After two years as curator of dinosaurs at the Smithsonian Institution Museum of Natural History, Matthew Carrano is still pinching himself. “It’s exciting being someplace that has such visibility and reputation,” he says. “Being a paleontologist can be like working in a cubbyhole, so it’s nice to be where you’re connected to people.”
Carrano, who earned his ScB in geology and biology at Brown and a PhD from the University of Chicago in 1998, oversees the Smithsonian’s collection of dinosaur, reptile, and amphibian fossils. He describes his job as “the museum equivalent of a professor.” Instead of teaching in the classroom, “we work with exhibits, give talks and tours, and, as in a university, do a lot of research,” he explains.
Through summer expeditions to research sites around the globe, Carrano aims to “fill the holes” in the museum’s fossil collection and to further understanding of “the evolution of dinosaurs over the long term—that is, how they evolved to be such enormous animals and how they came to be distributed throughout the continents.” International fieldwork, he says, “gives you the best chance of finding something new.” While paleontologists in England, France, and the United States have searched for fossils for some 150 years now, Argentina and China are now yielding the most productive digs, he says. Fieldwork is relatively new in Madagascar and other remote areas.

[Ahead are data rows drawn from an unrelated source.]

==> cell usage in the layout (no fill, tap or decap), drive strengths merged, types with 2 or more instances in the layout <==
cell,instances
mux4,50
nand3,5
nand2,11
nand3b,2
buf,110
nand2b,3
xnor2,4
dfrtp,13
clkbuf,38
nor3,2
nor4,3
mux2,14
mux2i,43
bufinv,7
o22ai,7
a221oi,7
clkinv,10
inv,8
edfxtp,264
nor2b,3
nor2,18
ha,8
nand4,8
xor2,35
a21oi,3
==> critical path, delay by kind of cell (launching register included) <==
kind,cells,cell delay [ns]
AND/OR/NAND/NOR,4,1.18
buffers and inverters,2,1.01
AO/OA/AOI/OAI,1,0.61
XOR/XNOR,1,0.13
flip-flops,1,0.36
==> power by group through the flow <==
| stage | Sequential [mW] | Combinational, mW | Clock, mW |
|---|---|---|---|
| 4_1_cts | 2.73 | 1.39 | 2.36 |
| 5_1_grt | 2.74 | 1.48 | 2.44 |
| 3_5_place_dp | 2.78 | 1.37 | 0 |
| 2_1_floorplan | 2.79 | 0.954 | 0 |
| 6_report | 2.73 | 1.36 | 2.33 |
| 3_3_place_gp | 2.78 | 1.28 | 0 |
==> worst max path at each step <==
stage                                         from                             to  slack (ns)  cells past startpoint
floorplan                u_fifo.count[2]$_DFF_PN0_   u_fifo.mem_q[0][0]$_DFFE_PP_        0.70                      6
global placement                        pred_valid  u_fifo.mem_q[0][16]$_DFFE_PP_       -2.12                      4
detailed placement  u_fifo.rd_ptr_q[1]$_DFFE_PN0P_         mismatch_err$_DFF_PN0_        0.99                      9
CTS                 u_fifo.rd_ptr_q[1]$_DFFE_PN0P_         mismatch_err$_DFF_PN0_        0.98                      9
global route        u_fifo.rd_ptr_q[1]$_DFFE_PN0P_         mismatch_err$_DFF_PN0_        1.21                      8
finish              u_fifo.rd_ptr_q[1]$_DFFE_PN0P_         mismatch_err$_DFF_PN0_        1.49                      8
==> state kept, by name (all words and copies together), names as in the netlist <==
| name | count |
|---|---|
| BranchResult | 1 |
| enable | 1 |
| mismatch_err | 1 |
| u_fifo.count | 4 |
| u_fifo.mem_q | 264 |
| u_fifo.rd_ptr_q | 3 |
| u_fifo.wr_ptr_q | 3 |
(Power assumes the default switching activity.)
<file path="config.mk">
export PLATFORM = sky130hd
export DESIGN_NAME = eth_udp_tx_flat
export DESIGN_NICKNAME = d
export VERILOG_FILES = /design/src/rtl/eth_udp_tx_pkg.sv /design/src/rtl/eth_udp_tx_if.sv /design/src/rtl/eth_udp_tx_crc32.sv /design/src/rtl/eth_udp_tx.sv /design/src/flat_wrapper.sv
export SDC_FILE = /design/constraint.sdc
export NUM_CORES = 1
export LEC_CHECK = 0
export ABC_AREA = 0
export CAP_MARGIN = 5
export CORE_MARGIN = 2
export CORE_UTILIZATION = 58
export CTS_CLUSTER_DIAMETER = 120
export DETAILED_ROUTE_END_ITERATION = 7
export PLACE_DENSITY = 0.81
export SLEW_MARGIN = 0
export SYNTH_ARGS = -nofsm -noshare
export SYNTH_HDL_FRONTEND = slang
export SYNTH_HIERARCHICAL = 1
export SYNTH_SLANG_ARGS = --single-unit
</file>
<file path="constraint.sdc">
create_clock -name clk -period 9.1 [get_ports clk]
set_input_delay 2.73 -clock clk [delete_from_list [all_inputs] [get_ports clk]]
set_output_delay 2.73 -clock clk [all_outputs]
set_load 0.005 [all_outputs]
</file>
**config.mk**
```make
export PLATFORM = sky130hd
export DESIGN_NAME = cordic_rotator
export DESIGN_NICKNAME = d
export VERILOG_FILES = /design/src/rtl/cordic_rotator.sv
export SDC_FILE = /design/constraint.sdc
export NUM_CORES = 1
export LEC_CHECK = 0
export ABC_CLOCK_PERIOD_IN_PS = 8200
export BUFFER_PORTS_ARGS = -buffer_cell sky130_fd_sc_hd__buf_4
export CORE_MARGIN = 8
export CORE_UTILIZATION = 46
export CTS_CLUSTER_SIZE = 16
export DETAILED_ROUTE_END_ITERATION = 6
export PLACE_DENSITY = 0.67
export REMOVE_ABC_BUFFERS = 1
export SETUP_SLACK_MARGIN = 0.5
export SYNTH_ARGS = -nofsm -noshare
export SYNTH_HDL_FRONTEND = slang
export SYNTH_SLANG_ARGS = --single-unit
```
**constraint.sdc**
```tcl
create_clock -name clk -period 8.2 [get_ports clk]
set_input_delay 1.23 -clock clk [delete_from_list [all_inputs] [get_ports clk]]
set_output_delay 1.23 -clock clk [all_outputs]
set_load 0.03 [all_outputs]
```
**src/rtl/cordic_rotator.sv**
```systemverilog
// Iterative CORDIC rotator in rotation mode.
// One micro-rotation per clock; the arctangent table lives outside the block
// and is addressed through lut_index / lut_angle in the same cycle.
// ITER must lie in 1..17 to match the 17-entry arctangent table.
// The caller pre-scales x_in by 1/K. No gain compensation is applied here.
module cordic_rotator #(
   parameter int WIDTH = 18,
   parameter int ITER  = 17
) (
   input  logic             clk,
   input  logic             rst_n,
   input  logic             start,
   input  logic [WIDTH-1:0] x_in,
   input  logic [WIDTH-1:0] y_in,
   input  logic [WIDTH-1:0] z_in,
   output logic [4:0]       lut_index,
   input  logic [WIDTH-1:0] lut_angle,
   output logic             busy,
   output logic             done,
   output logic [WIDTH-1:0] x_out,
   output logic [WIDTH-1:0] y_out,
   output logic [WIDTH-1:0] z_out
);

   typedef enum logic [1:0] {
      ST_IDLE,
      ST_ROTATE,
      ST_DONE
   } state_t;

   localparam logic [4:0] LAST_ITER = 5'(ITER - 1);

   state_t                  state_q, state_d;
   logic [4:0]              cnt_q, cnt_d;
   logic signed [WIDTH-1:0] x_q, x_d;
   logic signed [WIDTH-1:0] y_q, y_d;
   logic signed [WIDTH-1:0] z_q, z_d;

   // One micro-rotation worth of datapath, derived from the working registers.
   logic signed [WIDTH-1:0] x_shift;
   logic signed [WIDTH-1:0] y_shift;
   logic signed [WIDTH-1:0] angle;
   logic                    rot_pos;
   logic signed [WIDTH-1:0] x_rot;
   logic signed [WIDTH-1:0] y_rot;
   logic signed [WIDTH-1:0] z_rot;

   // Micro-rotation: direction follows the sign of the residual angle; all sums wrap.
   always_comb begin
      x_shift = x_q >>> cnt_q;
      y_shift = y_q >>> cnt_q;
      angle   = $signed(lut_angle);
      rot_pos = ~z_q[WIDTH-1];
      if (rot_pos) begin
         x_rot = x_q - y_shift;
         y_rot = y_q + x_shift;
         z_rot = z_q - angle;
      end else begin
         x_rot = x_q + y_shift;
         y_rot = y_q - x_shift;
         z_rot = z_q + angle;
      end
   end

   // Next-state and register-update logic for the IDLE -> ROTATE -> DONE sequence.
   always_comb begin
      // NOTE: every signal gets a default first so no path leaves it unassigned (no latch).
      state_d = state_q;
      cnt_d   = cnt_q;
      x_d     = x_q;
      y_d     = y_q;
      z_d     = z_q;
      unique case (state_q)
         ST_IDLE: begin
            if (start) begin
               state_d = ST_ROTATE;
               cnt_d   = '0;
               x_d     = $signed(x_in);
               y_d     = $signed(y_in);
               z_d     = $signed(z_in);
            end
         end
         ST_ROTATE: begin
            x_d = x_rot;
            y_d = y_rot;
            z_d = z_rot;
            if (cnt_q == LAST_ITER) begin
               state_d = ST_DONE;
               cnt_d   = '0;
            end else begin
               cnt_d = cnt_q + 5'd1;
            end
         end
         ST_DONE: begin
            // Results stay in x/y/z until the next accepted start.
            state_d = ST_IDLE;
         end
         default: begin
            state_d = ST_IDLE;
         end
      endcase
   end

   // State and working registers with synchronous active-low reset.
   always_ff @(posedge clk) begin
      // NOTE: sequential state uses non-blocking assignments so every flop samples pre-edge values.
      if (!rst_n) begin
         state_q <= ST_IDLE;
         cnt_q   <= '0;
         x_q     <= '0;
         y_q     <= '0;
         z_q     <= '0;
      end else begin
         state_q <= state_d;
         cnt_q   <= cnt_d;
         x_q     <= x_d;
         y_q     <= y_d;
         z_q     <= z_d;
      end
   end

   assign busy      = (state_q == ST_ROTATE);
   assign done      = (state_q == ST_DONE);
   assign lut_index = busy ? cnt_q : 5'd0;
   assign x_out     = x_q;
   assign y_out     = y_q;
   assign z_out     = z_q;

endmodule
```
==> flow_summary.ini, run 1 <==
[run_status]
status = finished clean

[power_and_ir_drop]
p_comb_share_pct = 62.2
p_clk_share_pct = 18.1
power.total_mw = 2.26
netSwitchingFraction_pct = 46.5
power_leakage_nw = 4.08
vdd_drop_max_mv = 0.108
seqPwrFrac_pct = 19.7
power_density_nw_per_um2 = 239
p_int_mw = 1.21
p_sw_mw = 1.05

[yosys]
synth_xor_area_share_pct = 8.93
synthAdderAreaFrac_pct = 9.46
ys_seq_area_share_pct = 15.2
synth_compound_area_share_pct = 23.9
synth_cell_types = 86
synthFlopType = dfxtp_1
synthMuxAreaShare_pct = 15.0
yosys.area_share.simple_pct = 22.5
synth_top_family_by_area = compound AO/OA/AOI/OAI gates
synthCells = 1047
async_flop_share_pct = 0
netlist_area_um2 = 8040
synth_warnings = 0
synth-seq-cells = 61
syn_area_per_cell_um2 = 7.68
synth_edf_count = 0

[worst_setup_path]
path_max_fanout = 29
r2r_cells = 20
required_ns = 8.43
critPathCaptureType = register
ff2ff_setup_slack_ns = 2.29
startpoint_type = register
timing.rr.end = x_out[17]
critPathLaunch = cnt_q[1]
arrival_ns = 6.14
path_class = reg -> reg
reg2reg_from = cnt_q[1]

[min_path]
min_to = z_out[0]
hp-class = reg -> reg
hp-start = z_out[0]
holdPathStages = 2

[route]
drtAntennaViolNets = 0
viasPerCell = 6.15
dr.pass1.iters = 6
drc = 0
drt_wl_total_mm = 26.9
drtIter0Drc = 706
vias = 8428
wl_per_cell_um = 19.6

[clock_network]
cts_resized = 0
cts_buffers = 9
cts_sinks = 61
postCtsSetupRepairBufs = 0
clockRootBuffer = clkbuf_16
cts.hold.buffers_added = 0
h-tree-depth = 3
cts.clk_slew.worst_paths_ns = 0.06
worstSkewPairLatency_ns = 0.35
cts_max_path_buffers = 2
cts_tree = built

[sta]
maxSlewHeadroom_pct = 31.9
hold_violations = 0
skew_ns = 0.00898
setup_viol = 0
tns_ns = 0
setup_slack_ns = 2.29
period_minus_slack_ns = 5.91
drv_slew = 0
post-route-period-util_pct = 72.1
fmax_mhz = 169
worst_pin_slew_ns = 1.02
grt_setup_unrepaired = no

[grt]
grt_overflow = 0
grt_usage_pct = 24.0
grt_max_degree = 61
antenna_found_initial = 1
grt_pass1_vias = 8034
grt_pass1_wl_mm = 42.6

[layout]
antenna_cells = 0
final_cells = 1371
layout.nets = 1275
nFillCells = 1711
drive_gt1_share_pct = 20.5
area_growth_syn_to_layout_pct = 17.7

[placed_design]
placedCellCount = 1355
post-dp-hpwl_mm = 20.0
gp_congestion = 0.991
io_buffers = 135
pre_cts_ws_ns = 2.38

[floorplanning]
die_w_um = 148
io_pins = 136
core_area_um2 = 17200
num_rows = 48
fp.dieH_um = 148
initial_core_util_pct = 46.8
dieArea_um2 = 22000

[flow_run]
cap_violations = 0
## registers in the layout, indices dropped and copies added, names as in the netlist
name,flops
y_out,18
z_out,18
x_out,18
cnt_q,5
state_q,2
## kinds of logic after synthesis
kind of cell | count (synthesis)
adder cells (fa/ha/maj) | 59
AO/OA/AOI/OAI | 280
buffers and inverters | 92
XOR/XNOR | 82
AND/OR/NAND/NOR | 399
multiplexers | 74
flip-flops | 61
## worst max-delay path by stage
stage / cells past startpoint / to / slack [ns]
2_1_floorplan: 16 / x_out[16] / 1.95
3_3_place_gp: 20 / x_out[17] / 2.50
3_5_place_dp: 20 / x_out[17] / 2.38
4_1_cts: 20 / x_out[17] / 2.35
5_1_grt: 20 / x_out[17] / 1.82
6_report: 20 / x_out[17] / 2.29
## worst max-delay path: stages (launching register included)
cell       delay (ns)
dfxtp_2          0.78
buf_4            0.34
mux4_1           0.60
mux2i_1          0.47
o32a_1           0.27
and2_1           0.17
ha_1             0.19
nand4_1          0.15
nor3_2           0.44
nor3_1           0.11
a31oi_1          0.18
o21ai_0          0.12
ha_1             0.37
and4_1           0.25
and3_1           0.18
a21oi_1          0.10
o21ai_0          0.12
o41a_1           0.35
a31oi_1          0.22
nor3_1           0.07
a2111oi_1        0.31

One of his most interesting finds to date was “a very bizarre little dinosaur from Madagascar called the Masiakasaurus, a predatory dinosaur about five feet long, with a strange set of teeth that stick straight out like pincers—probably for grabbing food.”
“It’s hard to pick a favorite find. There’s a component of excitement every time, and every one is different,” he adds. “The first time I brushed off a bone and saw pointed teeth sticking out, it was thrilling.”
Paleontology jobs are few and far between, says Carrano, who believes landing a position like his is a matter of being in “the right place at right time, the right time of your career and when someone is looking.”
“It’s a real luxury doing what I do,” he confesses. “I don’t have to convince people that dinosaurs are interesting; they’re already interested, so talking to the public is always a pleasure.
“We’re the shepherds of the national collection. This is the people’s museum, and we do this for them. That’s a nice privilege.”